— Task goal —
Find the line containing "localparam logic [7:0] IDX_REF_SELECT" in the listing below. Repeat it exactly, along with each following line up to and including the one containing "localparam int LIMIT_W = 12;".

— Data section —
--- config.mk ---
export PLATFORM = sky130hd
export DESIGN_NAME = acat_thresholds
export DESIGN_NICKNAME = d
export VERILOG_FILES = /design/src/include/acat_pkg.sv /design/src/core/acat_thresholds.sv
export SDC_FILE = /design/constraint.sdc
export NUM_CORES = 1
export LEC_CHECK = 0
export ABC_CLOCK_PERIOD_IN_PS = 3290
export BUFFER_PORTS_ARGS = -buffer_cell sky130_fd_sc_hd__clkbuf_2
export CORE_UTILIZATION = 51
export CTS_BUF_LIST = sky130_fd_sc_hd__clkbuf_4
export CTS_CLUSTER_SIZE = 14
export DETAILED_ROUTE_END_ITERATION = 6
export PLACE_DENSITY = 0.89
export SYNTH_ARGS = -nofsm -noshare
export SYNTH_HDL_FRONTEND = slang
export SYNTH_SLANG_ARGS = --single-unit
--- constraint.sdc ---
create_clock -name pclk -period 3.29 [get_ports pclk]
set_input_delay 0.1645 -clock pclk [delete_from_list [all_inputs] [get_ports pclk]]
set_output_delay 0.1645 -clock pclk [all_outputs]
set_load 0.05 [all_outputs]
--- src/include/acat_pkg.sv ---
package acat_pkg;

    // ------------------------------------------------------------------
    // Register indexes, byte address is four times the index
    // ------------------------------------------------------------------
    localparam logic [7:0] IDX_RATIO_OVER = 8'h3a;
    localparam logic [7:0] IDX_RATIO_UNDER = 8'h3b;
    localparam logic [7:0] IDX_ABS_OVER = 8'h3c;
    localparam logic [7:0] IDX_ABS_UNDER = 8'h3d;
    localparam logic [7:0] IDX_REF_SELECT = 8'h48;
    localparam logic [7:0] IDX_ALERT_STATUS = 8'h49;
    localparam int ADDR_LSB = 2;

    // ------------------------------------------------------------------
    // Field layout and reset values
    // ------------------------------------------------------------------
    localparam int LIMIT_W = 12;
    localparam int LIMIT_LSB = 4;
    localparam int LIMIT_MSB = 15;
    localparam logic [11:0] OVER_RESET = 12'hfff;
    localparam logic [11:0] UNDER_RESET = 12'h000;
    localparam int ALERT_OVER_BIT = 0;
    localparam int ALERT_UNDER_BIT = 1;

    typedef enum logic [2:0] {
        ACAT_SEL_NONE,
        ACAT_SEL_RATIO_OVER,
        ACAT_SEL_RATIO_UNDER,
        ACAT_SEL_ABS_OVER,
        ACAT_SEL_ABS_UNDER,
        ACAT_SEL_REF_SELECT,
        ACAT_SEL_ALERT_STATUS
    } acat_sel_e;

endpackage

— Answer for this exercise —
    localparam logic [7:0] IDX_REF_SELECT = 8'h48;
    localparam logic [7:0] IDX_ALERT_STATUS = 8'h49;
    localparam int ADDR_LSB = 2;

    // ------------------------------------------------------------------
    // Field layout and reset values
    // ------------------------------------------------------------------
    localparam int LIMIT_W = 12;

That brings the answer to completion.